[Saved entries]
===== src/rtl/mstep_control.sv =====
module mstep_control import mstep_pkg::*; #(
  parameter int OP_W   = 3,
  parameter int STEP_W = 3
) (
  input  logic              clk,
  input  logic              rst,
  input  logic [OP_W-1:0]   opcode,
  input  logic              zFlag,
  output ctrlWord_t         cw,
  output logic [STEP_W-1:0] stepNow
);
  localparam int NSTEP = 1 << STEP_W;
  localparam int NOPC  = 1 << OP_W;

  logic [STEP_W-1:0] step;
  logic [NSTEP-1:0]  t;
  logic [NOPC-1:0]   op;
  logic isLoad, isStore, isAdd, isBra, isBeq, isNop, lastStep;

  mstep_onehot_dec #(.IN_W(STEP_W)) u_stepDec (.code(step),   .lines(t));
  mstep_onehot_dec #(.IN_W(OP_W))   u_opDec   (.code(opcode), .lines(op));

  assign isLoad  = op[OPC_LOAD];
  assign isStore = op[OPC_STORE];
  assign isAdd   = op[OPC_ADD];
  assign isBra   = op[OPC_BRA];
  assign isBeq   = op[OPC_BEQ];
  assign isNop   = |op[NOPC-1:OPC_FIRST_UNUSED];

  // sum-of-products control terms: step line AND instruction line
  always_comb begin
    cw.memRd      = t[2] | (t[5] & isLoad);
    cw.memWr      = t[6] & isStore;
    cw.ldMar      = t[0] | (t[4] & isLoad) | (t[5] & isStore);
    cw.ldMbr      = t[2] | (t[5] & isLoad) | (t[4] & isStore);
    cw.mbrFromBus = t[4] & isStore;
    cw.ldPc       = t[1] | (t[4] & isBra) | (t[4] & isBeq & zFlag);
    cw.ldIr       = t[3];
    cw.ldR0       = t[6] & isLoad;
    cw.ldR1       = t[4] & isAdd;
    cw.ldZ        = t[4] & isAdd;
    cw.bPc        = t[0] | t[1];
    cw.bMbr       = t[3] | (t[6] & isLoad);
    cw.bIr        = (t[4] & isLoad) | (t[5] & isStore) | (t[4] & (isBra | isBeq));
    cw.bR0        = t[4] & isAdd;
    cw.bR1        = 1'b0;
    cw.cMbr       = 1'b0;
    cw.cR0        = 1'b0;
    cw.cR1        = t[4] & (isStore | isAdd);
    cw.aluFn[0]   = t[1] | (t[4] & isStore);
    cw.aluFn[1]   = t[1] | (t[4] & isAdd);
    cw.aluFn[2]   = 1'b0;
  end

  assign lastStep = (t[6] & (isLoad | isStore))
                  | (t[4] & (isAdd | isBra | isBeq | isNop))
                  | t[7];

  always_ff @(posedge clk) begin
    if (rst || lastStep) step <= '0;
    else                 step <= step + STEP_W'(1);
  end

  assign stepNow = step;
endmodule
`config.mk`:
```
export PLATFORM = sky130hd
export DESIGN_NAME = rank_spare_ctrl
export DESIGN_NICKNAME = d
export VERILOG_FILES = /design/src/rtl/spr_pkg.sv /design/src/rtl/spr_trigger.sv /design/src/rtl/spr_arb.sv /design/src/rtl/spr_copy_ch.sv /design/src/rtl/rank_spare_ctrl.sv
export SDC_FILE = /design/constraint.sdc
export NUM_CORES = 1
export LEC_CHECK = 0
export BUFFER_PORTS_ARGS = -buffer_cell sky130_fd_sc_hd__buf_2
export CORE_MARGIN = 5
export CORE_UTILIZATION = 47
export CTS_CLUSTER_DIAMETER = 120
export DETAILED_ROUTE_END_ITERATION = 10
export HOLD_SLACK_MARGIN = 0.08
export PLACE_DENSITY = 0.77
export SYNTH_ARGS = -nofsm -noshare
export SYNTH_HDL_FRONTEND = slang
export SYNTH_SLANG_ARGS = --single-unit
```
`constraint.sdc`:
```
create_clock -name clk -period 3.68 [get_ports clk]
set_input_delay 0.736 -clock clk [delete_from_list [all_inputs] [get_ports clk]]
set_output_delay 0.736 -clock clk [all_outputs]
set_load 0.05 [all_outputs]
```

▶ _Work to be completed_
Each line of the entries that contains the word "begin" should be listed.

▶ _Solution for this exercise_
  always_comb begin
  always_ff @(posedge clk) begin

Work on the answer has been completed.